ORDER OF THE GENERAL COURT (Appeal Chamber)

20 June 2011

Case T‑256/10 P

Luigi Marcuccio

v

European Commission

(Appeal — Civil service — Officials — Removal of personal effects — Implied and express rejection of the appellant’s request — Duty to state reasons — Appeal in part manifestly inadmissible and in part manifestly unfounded)

Appeal:      brought against the order of the European Union Civil Service Tribunal (First Chamber) of 25 March 2010 in Case F‑102/08 Marcuccio v Commission, seeking the annulment of that order.

Held:      The appeal is dismissed.

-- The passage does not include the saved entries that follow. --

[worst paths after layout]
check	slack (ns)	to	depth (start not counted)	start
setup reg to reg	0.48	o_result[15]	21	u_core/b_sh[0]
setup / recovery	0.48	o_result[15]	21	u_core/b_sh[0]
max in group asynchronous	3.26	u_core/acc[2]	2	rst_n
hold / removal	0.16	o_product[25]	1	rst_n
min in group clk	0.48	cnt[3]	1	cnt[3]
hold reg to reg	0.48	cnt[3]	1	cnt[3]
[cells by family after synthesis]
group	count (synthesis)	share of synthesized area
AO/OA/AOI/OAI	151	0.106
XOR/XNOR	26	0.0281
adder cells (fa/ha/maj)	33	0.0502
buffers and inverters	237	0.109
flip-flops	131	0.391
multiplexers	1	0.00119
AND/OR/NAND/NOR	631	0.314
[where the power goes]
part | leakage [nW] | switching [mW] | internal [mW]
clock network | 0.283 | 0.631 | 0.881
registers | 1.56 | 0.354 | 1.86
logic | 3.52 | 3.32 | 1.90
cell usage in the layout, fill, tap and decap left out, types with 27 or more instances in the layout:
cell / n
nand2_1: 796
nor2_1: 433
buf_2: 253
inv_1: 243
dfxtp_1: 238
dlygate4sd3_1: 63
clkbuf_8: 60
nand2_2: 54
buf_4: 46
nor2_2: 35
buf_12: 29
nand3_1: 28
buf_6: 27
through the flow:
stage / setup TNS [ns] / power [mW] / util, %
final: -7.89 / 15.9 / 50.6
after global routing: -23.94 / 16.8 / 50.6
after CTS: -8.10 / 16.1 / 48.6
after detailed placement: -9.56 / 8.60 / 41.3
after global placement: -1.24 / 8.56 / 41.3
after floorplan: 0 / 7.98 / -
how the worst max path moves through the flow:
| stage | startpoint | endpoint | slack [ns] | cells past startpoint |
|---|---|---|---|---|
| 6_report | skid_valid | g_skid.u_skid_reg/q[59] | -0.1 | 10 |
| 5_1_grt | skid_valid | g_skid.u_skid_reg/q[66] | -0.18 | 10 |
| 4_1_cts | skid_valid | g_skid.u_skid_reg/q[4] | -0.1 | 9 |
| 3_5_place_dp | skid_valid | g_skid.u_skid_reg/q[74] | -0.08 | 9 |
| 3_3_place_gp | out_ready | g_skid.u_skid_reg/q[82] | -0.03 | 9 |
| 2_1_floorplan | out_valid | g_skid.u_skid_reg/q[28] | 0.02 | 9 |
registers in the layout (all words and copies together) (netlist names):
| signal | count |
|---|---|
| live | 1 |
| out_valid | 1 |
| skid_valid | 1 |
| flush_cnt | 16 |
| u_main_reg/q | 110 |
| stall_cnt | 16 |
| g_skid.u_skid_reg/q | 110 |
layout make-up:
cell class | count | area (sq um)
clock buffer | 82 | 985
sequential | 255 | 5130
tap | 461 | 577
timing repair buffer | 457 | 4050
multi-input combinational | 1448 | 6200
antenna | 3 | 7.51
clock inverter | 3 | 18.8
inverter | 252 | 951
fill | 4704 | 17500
`src/rtl/noc_vc_bridge_if.sv`:
```
// -----------------------------------------------------------------------------
// noc_vc_pkg / noc_vc_bridge_if
//
// Purpose:
//   Shared flit definitions and the router local-port bundle used by the
//   noc_vc_bridge network interface.
//
// Package contents:
//   FLIT_DATA_SIZE, DEST_ADDR_SIZE_X/Y, VC_NUM, VC_ID_W
//   flit_label_t  HEAD / BODY / TAIL / HEADTAIL
//   flit_t        {flit_label, vc_id, data}
//
// Interface signals (router local port):
//   router_data_in / router_valid_in            flit injected into the router
//   router_is_on_off_in / _is_allocatable_in    per-VC status towards the router
//   router_data_out / router_valid_out          flit ejected from the router
//   router_is_on_off_out                        downstream per-VC on/off
//
// Modports:
//   master  bridge side (drives injection and status)
//   slave   router side (drives ejection and on/off)
// -----------------------------------------------------------------------------
package noc_vc_pkg;
    localparam int FLIT_DATA_SIZE   = 32;
    localparam int DEST_ADDR_SIZE_X = 4;
    localparam int DEST_ADDR_SIZE_Y = 4;
    localparam int VC_NUM           = 2;
    localparam int VC_ID_W          = (VC_NUM > 1) ? $clog2(VC_NUM) : 1;

    typedef enum logic [1:0] {
        HEAD     = 2'd0,
        BODY     = 2'd1,
        TAIL     = 2'd2,
        HEADTAIL = 2'd3
    } flit_label_t;

    typedef struct packed {
        flit_label_t               flit_label;
        logic [VC_ID_W-1:0]        vc_id;
        logic [FLIT_DATA_SIZE-1:0] data;
    } flit_t;
endpackage

interface noc_vc_bridge_if #(
    parameter int NVC = noc_vc_pkg::VC_NUM
);
    noc_vc_pkg::flit_t router_data_in;
    logic              router_valid_in;
    logic [NVC-1:0]    router_is_on_off_in;
    logic [NVC-1:0]    router_is_allocatable_in;
    noc_vc_pkg::flit_t router_data_out;
    logic              router_valid_out;
    logic [NVC-1:0]    router_is_on_off_out;

    modport master (
        output router_data_in,
        output router_valid_in,
        output router_is_on_off_in,
        output router_is_allocatable_in,
        input  router_data_out,
        input  router_valid_out,
        input  router_is_on_off_out
    );

    modport slave (
        input  router_data_in,
        input  router_valid_in,
        input  router_is_on_off_in,
        input  router_is_allocatable_in,
        output router_data_out,
        output router_valid_out,
        output router_is_on_off_out
    );
endinterface

```
`src/rtl/noc_vc_bridge.sv`:
```
// -----------------------------------------------------------------------------
// noc_vc_bridge
//
// Purpose:
//   Network-interface bridge between one router local port and the local
//   TX/RX buffers. Header-prefixed words from the TX buffer are packetised
//   into HEAD/BODY/TAIL/HEADTAIL flits on a round-robin chosen VC under
//   per-VC on/off flow control. Ejected flits are written to the RX buffer,
//   single-flit packets produce a grant pulse, and per-VC packet framing is
//   checked into a sticky error flag.
//
// Ports:
//   clk_router, rst_router_n   clock, synchronous active-low reset
//   rtr (master modport)       router local port bundle
//   router_wrbuf_*             RX buffer (wafull in, wen/wdata out)
//   router_rdbuf_*             TX buffer (rempty/rdata in, ren out; data
//                              arrives the cycle after ren)
//   dla2noc_granted_*          grant fields and one-cycle strobe
//   err_seq                    sticky sequence-error flag
//   tx_pkt_cnt, rx_pkt_cnt     wrapping packet counters
// -----------------------------------------------------------------------------
module noc_vc_bridge
    import noc_vc_pkg::*;
#(
    parameter int NVC        = VC_NUM,
    parameter int LEN_W      = 8,
    parameter bit EJECT_HEAD = 1'b0,
    parameter int CNT_W      = 16
) (
    input  logic                        clk_router,
    input  logic                        rst_router_n,
    noc_vc_bridge_if.master             rtr,
    input  logic                        router_wrbuf_wafull,
    output logic                        router_wrbuf_wen,
    output logic [FLIT_DATA_SIZE-1:0]   router_wrbuf_wdata,
    input  logic                        router_rdbuf_rempty,
    output logic                        router_rdbuf_ren,
    input  logic [FLIT_DATA_SIZE-1:0]   router_rdbuf_rdata,
    output logic [DEST_ADDR_SIZE_X-1:0] dla2noc_granted_x,
    output logic [DEST_ADDR_SIZE_Y-1:0] dla2noc_granted_y,
    output logic [1:0]                  dla2noc_granted_dla,
    output logic                        dla2noc_granted_vld,
    output logic                        err_seq,
    output logic [CNT_W-1:0]            tx_pkt_cnt,
    output logic [CNT_W-1:0]            rx_pkt_cnt
);

    localparam int FDS = FLIT_DATA_SIZE;
    // head_pl occupies everything below the length field
    localparam int HPW = FDS - 11 - LEN_W;
    localparam flit_t FLIT_RST = '{flit_label: HEADTAIL, vc_id: '0, data: '0};

    typedef enum logic [1:0] {ST_IDLE, ST_HDR, ST_BODY} state_t;

    state_t               state_q, state_d;
    logic [VC_ID_W-1:0]   ptr_q, ptr_d;
    logic [VC_ID_W-1:0]   cur_vc_q, cur_vc_d;
    logic [LEN_W-1:0]     len_q, len_d;
    logic [LEN_W-1:0]     rd_left_q, rd_left_d;
    logic [LEN_W-1:0]     sent_q, sent_d;
    logic                 rd_pend_q, rd_pend_d;
    flit_t                flit_q, flit_d;
    logic                 flit_vld_q, flit_vld_d;
    logic [CNT_W-1:0]     tx_cnt_q, tx_cnt_d;
    logic                 ren;
    logic                 vc_found;
    logic [VC_ID_W-1:0]   vc_pick;
    logic [LEN_W-1:0]     hdr_len;

    logic                 wen_q, wen_d;
    logic [FDS-1:0]       wdata_q, wdata_d;
    logic                 gvld_q, gvld_d;
    logic [DEST_ADDR_SIZE_X-1:0] gx_q, gx_d;
    logic [DEST_ADDR_SIZE_Y-1:0] gy_q, gy_d;
    logic [1:0]           gdla_q, gdla_d;
    logic                 err_q, err_d;
    logic [NVC-1:0]       inpkt_q, inpkt_d;
    logic [CNT_W-1:0]     rx_cnt_q, rx_cnt_d;
    logic [VC_ID_W-1:0]   ej_vc;
    logic [HPW-1:0]       ej_hpl;

    // Round-robin VC choice: first VC with on/off set, scanning upward from
    // the one after the last VC used and wrapping around.
    always_comb begin : pick_proc
        int cand;
        cand     = 0;
        vc_found = 1'b0;
        vc_pick  = ptr_q;
        for (int i = 1; i <= NVC; i++) begin
            cand = (int'(ptr_q) + i) % NVC;
            if (!vc_found && rtr.router_is_on_off_out[cand[VC_ID_W-1:0]]) begin
                vc_found = 1'b1;
                vc_pick  = cand[VC_ID_W-1:0];
            end
        end
    end

    // Injection FSM. A read issued in one cycle has its data on rdata in the
    // next, where it is turned into a flit register load; rd_pend_q remembers
    // that a BODY-state read is outstanding so it is emitted even if on/off
    // drops in the meantime.
    always_comb begin
        state_d    = state_q;
        ptr_d      = ptr_q;
        cur_vc_d   = cur_vc_q;
        len_d      = len_q;
        rd_left_d  = rd_left_q;
        sent_d     = sent_q;
        rd_pend_d  = 1'b0;
        flit_d     = flit_q;
        flit_vld_d = 1'b0;
        tx_cnt_d   = tx_cnt_q;
        ren        = 1'b0;
        hdr_len    = router_rdbuf_rdata[FDS-12 -: LEN_W];

        unique case (state_q)
            ST_IDLE: begin
                if (!router_rdbuf_rempty && vc_found) begin
                    ren      = 1'b1;
                    ptr_d    = vc_pick;
                    cur_vc_d = vc_pick;
                    state_d  = ST_HDR;
                end
            end
            ST_HDR: begin
                // The length field is dropped from the outgoing head flit
                flit_d.data       = {router_rdbuf_rdata[FDS-1:FDS-11], {LEN_W{1'b0}},
                                     router_rdbuf_rdata[HPW-1:0]};
                flit_d.vc_id      = cur_vc_q;
                flit_d.flit_label = (hdr_len == '0) ? HEADTAIL : HEAD;
                flit_vld_d        = 1'b1;
                tx_cnt_d          = tx_cnt_q + 1'b1;
                len_d             = hdr_len;
                rd_left_d         = hdr_len;
                sent_d            = '0;
                state_d           = (hdr_len == '0) ? ST_IDLE : ST_BODY;
            end
            ST_BODY: begin
                ren = !router_rdbuf_rempty && rtr.router_is_on_off_out[cur_vc_q]
                      && (rd_left_q != '0);
                rd_pend_d = ren;
                if (ren) begin
                    rd_left_d = rd_left_q - 1'b1;
                end
                if (rd_pend_q) begin
                    flit_d.data  = router_rdbuf_rdata;
                    flit_d.vc_id = cur_vc_q;
                    flit_vld_d   = 1'b1;
                    sent_d       = sent_q + 1'b1;
                    if (sent_q == len_q - 1'b1) begin
                        flit_d.flit_label = TAIL;
                        state_d           = ST_IDLE;
                    end else begin
                        flit_d.flit_label = BODY;
                    end
                end
            end
            default: state_d = ST_IDLE;
        endcase
    end

    // Injection state register; reset abandons any packet in flight.
    always_ff @(posedge clk_router) begin
        if (!rst_router_n) begin
            state_q    <= ST_IDLE;
            ptr_q      <= VC_ID_W'(NVC - 1);
            cur_vc_q   <= '0;
            len_q      <= '0;
            rd_left_q  <= '0;
            sent_q     <= '0;
            rd_pend_q  <= 1'b0;
            flit_q     <= FLIT_RST;
            flit_vld_q <= 1'b0;
            tx_cnt_q   <= '0;
        end else begin
            state_q    <= state_d;
            ptr_q      <= ptr_d;
            cur_vc_q   <= cur_vc_d;
            len_q      <= len_d;
            rd_left_q  <= rd_left_d;
            sent_q     <= sent_d;
            rd_pend_q  <= rd_pend_d;
            flit_q     <= flit_d;
            flit_vld_q <= flit_vld_d;
            tx_cnt_q   <= tx_cnt_d;
        end
    end

    // Ejection path: decode the flit label, track per-VC packet framing and
    // flag any flit that does not fit the current framing. Erroneous flits are
    // still written so the data stream is not lost.
    always_comb begin
        ej_vc    = rtr.router_data_out.vc_id;
        ej_hpl   = rtr.router_data_out.data[HPW-1:0];
        wen_d    = 1'b0;
        wdata_d  = wdata_q;
        gvld_d   = 1'b0;
        gx_d     = gx_q;
        gy_d     = gy_q;
        gdla_d   = gdla_q;
        err_d    = err_q;
        inpkt_d  = inpkt_q;
        rx_cnt_d = rx_cnt_q;

        if (rtr.router_valid_out) begin
            unique case (rtr.router_data_out.flit_label)
                HEADTAIL: begin
                    gvld_d   = 1'b1;
                    gdla_d   = ej_hpl[1:0];
                    gy_d     = ej_hpl[2 +: DEST_ADDR_SIZE_Y];
                    gx_d     = ej_hpl[2 + DEST_ADDR_SIZE_Y +: DEST_ADDR_SIZE_X];
                    rx_cnt_d = rx_cnt_q + 1'b1;
                    if (EJECT_HEAD) begin
                        wen_d   = 1'b1;
                        wdata_d = rtr.router_data_out.data;
                    end
                    if (inpkt_q[ej_vc]) begin
                        err_d = 1'b1;
                    end
                end
                HEAD: begin
                    inpkt_d[ej_vc] = 1'b1;
                    if (EJECT_HEAD) begin
                        wen_d   = 1'b1;
                        wdata_d = rtr.router_data_out.data;
                    end
                    if (inpkt_q[ej_vc]) begin
                        err_d = 1'b1;
                    end
                end
                BODY: begin
                    wen_d   = 1'b1;
                    wdata_d = rtr.router_data_out.data;
                    if (!inpkt_q[ej_vc]) begin
                        err_d = 1'b1;
                    end
                end
                TAIL: begin
                    wen_d          = 1'b1;
                    wdata_d        = rtr.router_data_out.data;
                    inpkt_d[ej_vc] = 1'b0;
                    rx_cnt_d       = rx_cnt_q + 1'b1;
                    if (!inpkt_q[ej_vc]) begin
                        err_d = 1'b1;
                    end
                end
                default: ;
            endcase
        end
    end

    // Ejection registers; err_seq only clears on reset.
    always_ff @(posedge clk_router) begin
        if (!rst_router_n) begin
            wen_q    <= 1'b0;
            wdata_q  <= '0;
            gvld_q   <= 1'b0;
            gx_q     <= '0;
            gy_q     <= '0;
            gdla_q   <= '0;
            err_q    <= 1'b0;
            inpkt_q  <= '0;
            rx_cnt_q <= '0;
        end else begin
            wen_q    <= wen_d;
            wdata_q  <= wdata_d;
            gvld_q   <= gvld_d;
            gx_q     <= gx_d;
            gy_q     <= gy_d;
            gdla_q   <= gdla_d;
            err_q    <= err_d;
            inpkt_q  <= inpkt_d;
            rx_cnt_q <= rx_cnt_d;
        end
    end

    assign router_rdbuf_ren             = ren;
    assign rtr.router_data_in           = flit_q;
    assign rtr.router_valid_in          = flit_vld_q;
    assign rtr.router_is_on_off_in      = {NVC{!router_wrbuf_wafull}};
    assign rtr.router_is_allocatable_in = ~inpkt_q;
    assign router_wrbuf_wen             = wen_q;
    assign router_wrbuf_wdata           = wdata_q;
    assign dla2noc_granted_vld          = gvld_q;
    assign dla2noc_granted_x            = gx_q;
    assign dla2noc_granted_y            = gy_q;
    assign dla2noc_granted_dla          = gdla_q;
    assign err_seq                      = err_q;
    assign tx_pkt_cnt                   = tx_cnt_q;
    assign rx_pkt_cnt                   = rx_cnt_q;

endmodule

```
`src/flat_wrapper.sv`:
```
// flat-port wrapper written by rule: the top's interface ports become plain ports
module noc_vc_bridge_flat import noc_vc_pkg::*;
#(
    parameter int NVC        = VC_NUM,
    parameter int LEN_W      = 8,
    parameter bit EJECT_HEAD = 1'b0,
    parameter int CNT_W      = 16
)
  (clk_router, rst_router_n, router_wrbuf_wafull, router_wrbuf_wen, router_wrbuf_wdata, router_rdbuf_rempty, router_rdbuf_ren, router_rdbuf_rdata, dla2noc_granted_x, dla2noc_granted_y, dla2noc_granted_dla, dla2noc_granted_vld, err_seq, tx_pkt_cnt, rx_pkt_cnt, rtr_router_data_in, rtr_router_valid_in, rtr_router_is_on_off_in, rtr_router_is_allocatable_in, rtr_router_data_out, rtr_router_valid_out, rtr_router_is_on_off_out);
  noc_vc_bridge_if #(.NVC(NVC)) rtr_i ();
  input  logic clk_router;
  input  logic rst_router_n;
  input  logic router_wrbuf_wafull;
  output logic router_wrbuf_wen;
  output logic [FLIT_DATA_SIZE-1:0] router_wrbuf_wdata;
  input  logic router_rdbuf_rempty;
  output logic router_rdbuf_ren;
  input  logic [FLIT_DATA_SIZE-1:0] router_rdbuf_rdata;
  output logic [DEST_ADDR_SIZE_X-1:0] dla2noc_granted_x;
  output logic [DEST_ADDR_SIZE_Y-1:0] dla2noc_granted_y;
  output logic [1:0] dla2noc_granted_dla;
  output logic dla2noc_granted_vld;
  output logic err_seq;
  output logic [CNT_W-1:0] tx_pkt_cnt;
  output logic [CNT_W-1:0] rx_pkt_cnt;
  output wire logic [$bits(rtr_i.router_data_in)-1:0] rtr_router_data_in;
  output wire logic [$bits(rtr_i.router_valid_in)-1:0] rtr_router_valid_in;
  output wire logic [$bits(rtr_i.router_is_on_off_in)-1:0] rtr_router_is_on_off_in;
  output wire logic [$bits(rtr_i.router_is_allocatable_in)-1:0] rtr_router_is_allocatable_in;
  input wire logic [$bits(rtr_i.router_data_out)-1:0] rtr_router_data_out;
  input wire logic [$bits(rtr_i.router_valid_out)-1:0] rtr_router_valid_out;
  input wire logic [$bits(rtr_i.router_is_on_off_out)-1:0] rtr_router_is_on_off_out;
  assign rtr_router_data_in = rtr_i.router_data_in;
  assign rtr_router_valid_in = rtr_i.router_valid_in;
  assign rtr_router_is_on_off_in = rtr_i.router_is_on_off_in;
  assign rtr_router_is_allocatable_in = rtr_i.router_is_allocatable_in;
  assign rtr_i.router_data_out = rtr_router_data_out;
  assign rtr_i.router_valid_out = rtr_router_valid_out;
  assign rtr_i.router_is_on_off_out = rtr_router_is_on_off_out;
  noc_vc_bridge #(.NVC(NVC), .LEN_W(LEN_W), .EJECT_HEAD(EJECT_HEAD), .CNT_W(CNT_W)) u_core (.clk_router(clk_router), .rst_router_n(rst_router_n), .rtr(rtr_i), .router_wrbuf_wafull(router_wrbuf_wafull), .router_wrbuf_wen(router_wrbuf_wen), .router_wrbuf_wdata(router_wrbuf_wdata), .router_rdbuf_rempty(router_rdbuf_rempty), .router_rdbuf_ren(router_rdbuf_ren), .router_rdbuf_rdata(router_rdbuf_rdata), .dla2noc_granted_x(dla2noc_granted_x), .dla2noc_granted_y(dla2noc_granted_y), .dla2noc_granted_dla(dla2noc_granted_dla), .dla2noc_granted_vld(dla2noc_granted_vld), .err_seq(err_seq), .tx_pkt_cnt(tx_pkt_cnt), .rx_pkt_cnt(rx_pkt_cnt));
endmodule
```
`config.mk`:
```
export PLATFORM = sky130hd
export DESIGN_NAME = noc_vc_bridge_flat
export DESIGN_NICKNAME = d
export VERILOG_FILES = /design/src/rtl/noc_vc_bridge_if.sv /design/src/rtl/noc_vc_bridge.sv /design/src/flat_wrapper.sv
export SDC_FILE = /design/constraint.sdc
export NUM_CORES = 1
export LEC_CHECK = 0
export CAP_MARGIN = 40
export CELL_PAD_IN_SITES_DETAIL_PLACEMENT = 1
export CELL_PAD_IN_SITES_GLOBAL_PLACEMENT = 2
export CORE_ASPECT_RATIO = 0.8
export CORE_MARGIN = 1
export CORE_UTILIZATION = 27
export DETAILED_ROUTE_END_ITERATION = 10
export GPL_TIMING_DRIVEN = 0
export PLACE_DENSITY = 0.81
export SLEW_MARGIN = 0
export SYNTH_ARGS = -nofsm -noshare
export SYNTH_HDL_FRONTEND = slang
export SYNTH_SLANG_ARGS = --single-unit
```
`constraint.sdc`:
```
create_clock -name clk_router -period 2.7 [get_ports clk_router]
set_clock_uncertainty 0.05 [all_clocks]
set_input_delay 0.405 -clock clk_router [delete_from_list [all_inputs] [get_ports clk_router]]
set_output_delay 0.405 -clock clk_router [all_outputs]
set_load 0.01 [all_outputs]
```
# After elaboration in Yosys (flattened, before gate mapping)
# Index checks and enable logic that the tools add are counted.
dict set report word_totals {
  inputBits 74
  regBits 144
  output_inout_bits 118
  word_cells 114
}
dict set report classes {
  n_lt_le_gt_ge 5
  reduce_logical 28
  n_bitwise 4
  eq_ne 12
  n_addsub 7
  muxes 37
}
# op count
set op_table {}
lappend op_table {{case mux 35 bit (2 select lines)} 1}
lappend op_table {{two-way mux 35 bit} 1}
lappend op_table {{adder 16 x 1 -> 16 bit (second input constant)} 2}
lappend op_table {{case mux 8 bit (2 select lines)} 2}
lappend op_table {{two-way mux 1 bit} 19}
lappend op_table {{AND reduction 2 bit} 9}
lappend op_table {{two-way mux 8 bit} 2}
lappend op_table {{subtractor 8 x 1 -> 8 bit (second input constant)} 2}
lappend op_table {{two-way mux 2 bit} 6}
lappend op_table {{!= test 2 x 1 -> 1 bit (second input constant)} 5}
lappend op_table {{adder 8 x 1 -> 8 bit (second input constant)} 1}
lappend op_table {{== test 8 bit} 1}
lappend op_table {{logical NOT 8 bit} 1}
lappend op_table {{less-than comparator 1 x 2 -> 1 bit (second input constant)} 4}
lappend op_table {{nonzero test 8 bit} 1}
lappend op_table {{== test 2 bit (second input constant)} 3}
lappend op_table {{case mux 1 bit (2 select lines)} 3}
lappend op_table {{case mux 2 bit (3 select lines)} 1}
lappend op_table {{AND reduction 3 bit} 2}
lappend op_table {{OR reduction 2 bit} 3}
lappend op_table {{logical AND 1 bit} 5}
lappend op_table {{== test 2 x 1 -> 1 bit (second input constant)} 2}
lappend op_table {{logical NOT 2 bit} 2}
lappend op_table {{inverter 2 bit} 2}
lappend op_table {{other kinds (9)} 13}

# Depth between registers and ports, before layout
dict set report depth {
  depth_word 10
  depth_mapped 10
  mapped_depth_nobuf 9
}

# Worst setup path after synthesis
# Ideal clock, no wire load.
dict set report synth_path {
  kind {register to register}
  start {register u_core.len_q[0]}
  end {register u_core.state_q[1]}
  required_ps 2578
  path_stages_with_launch 11
  path_buffers 1
  t_arrival_ps 1870
  setup_time_ps 72
  path_slack_ps 709
  synth_period_minus_slack_ps 1991
  path_cell_list {dfxtp_1 -> inv_1 -> ha_1 -> clkbuf_2 -> o21ba_2 -> a221oi_1 -> a41oi_1 -> nor3_1 -> o21ai_2 -> o2bb2ai_4 -> mux2i_1}
}
dict set report synth_between {
  elab_chain_len 4
}
# element line
set synth_lines {}
lappend synth_lines {{start: declaration} noc_vc_bridge.sv:58} ;# logic [LEN_W-1:0] len_q, len_d;
lappend synth_lines {{start signal: assignment} noc_vc_bridge.sv:179} ;# len_q <= len_d;
lappend synth_lines {{subtractor 8 x 1 -> 8 bit} noc_vc_bridge.sv:150} ;# if (sent_q == len_q - 1'b1) begin
lappend synth_lines {{== test 8 bit} noc_vc_bridge.sv:150}
lappend synth_lines {{!= test 2 x 1 -> 1 bit (no line)} n/a}
lappend synth_lines {{AND reduction 3 bit (no line)} n/a}
lappend synth_lines {{end signal: assignment} noc_vc_bridge.sv:176} ;# state_q <= state_d;
lappend synth_lines {{end: declaration} noc_vc_bridge.sv:55} ;# state_t state_q, state_d;
# Every way passes these cells.
# A chain may end at the register's enable or synchronous reset.

# Worst setup path after layout
dict set report layout_path {
  start {register u_core.state_q[0]}
  end {output port router_rdbuf_ren}
}
dict set report layout_between {
  elab_chain_len 2
  word_cells_on_any_way 3
  classes_between {1 x eq/ne; 1 x mux; 1 x reduce/logical}
}
# element line
set layout_lines {}
lappend layout_lines {{== test 2 bit / logical NOT 2 bit (equally long branches)} noc_vc_bridge.sv:116} ;# unique case (state_q)
lappend layout_lines {{case mux 1 bit (2 select lines) (*)} noc_vc_bridge.sv:116}
lappend layout_lines {{end: declaration} flat_wrapper.sv:17} ;# output logic router_rdbuf_ren;
# Mark *: on every way between the ends. The rest lies on a longest branch, timed or not.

Mr Luigi Marcuccio is ordered to bear his own costs and to pay those incurred by the European Commission in the present proceedings.

Summary

1.      Appeals — Pleas in law — Inadequate or contradictory grounds — Admissibility — Scope of the obligation to state reasons — Extent of the Court’s review of judgments of the Civil Service Tribunal

(Rules of Procedure of the Civil Service Tribunal, Art. 76)

2.      Appeals — Pleas in law — Incorrect assessment of the facts and evidence — Inadmissibility — Court’s review of the assessment of the facts and evidence — Possible only where the clear sense of the evidence has been distorted

(Art. 257 TFEU; Statute of the Court of Justice, Annex I, Art. 11(1))

3.      Appeals — Pleas in law — Error of law relied on not identified — Manifest inadmissibility

(Statute of the Court of Justice, Annexe I, Art. 11; Rules of Procedure of the General Court, Art. 138(1), first subpara., under c))

4.      Actions for annulment — Jurisdiction of the Union judicature — Heads of claim seeking a direction addressed to an institution — Heads of claim seeking a declaratory judgment — Inadmissibility

(Art. 263 TFEU)

1.      The question whether the grounds of a judgment of the Civil Service Tribunal are contradictory or inadequate is a question of law which is amenable, as such, to judicial review on appeal.

The question of compliance with the obligation to provide a statement of reasons, laid down in Article 76 of the Rules of Procedure of the Civil Service Tribunal in respect of an order dismissing an action as manifestly inadmissible or as lacking any foundation in law, must be distinguished from the question of the validity of the statement of reasons, which concerns the substantive legality of the order. The reasoning of a decision consists in a formal statement of the grounds on which that decision is based. If those grounds are vitiated by errors, the latter will vitiate the substantive legality of the decision, but not the statement of reasons in it, which may be adequate even though it sets out reasons which are incorrect. The fact that the court of first instance reached a different conclusion on the substance from that of the applicant does not, in itself, vitiate the contested order by a failure to state the grounds on which it is based.

(see paras 23, 25-26)

See: judgment of 11 January 2007 in C‑404/04 P Technische Glaswerke Ilmenau v Commission, not published in the ECR, para. 90 and the case-law cited therein; C‑413/06 P Bertelsmann and Sony Corporation of America v Impala [2008] ECR I‑4951, para. 181 and the case-law cited therein; C‑583/08 P Gogos v Commission [2010] ECR I‑4469, para. 35 and the case-law cited therein; T‑516/09 P Marcuccio v Commission, paras 53 and 54

2.      An appeal must be based solely on pleas relating to the infringement of rules of law, excluding any assessment of the facts. The Civil Service Tribunal has exclusive jurisdiction to find the facts, except where the substantive inaccuracy of its findings is apparent from the documents submitted to it, and to assess those facts and the value to be attributed to the evidence produced before it, save where the clear sense of those facts or evidence has been distorted. Furthermore, the Civil Service Tribunal is the sole judge of any need to supplement the information available to it concerning the cases before it.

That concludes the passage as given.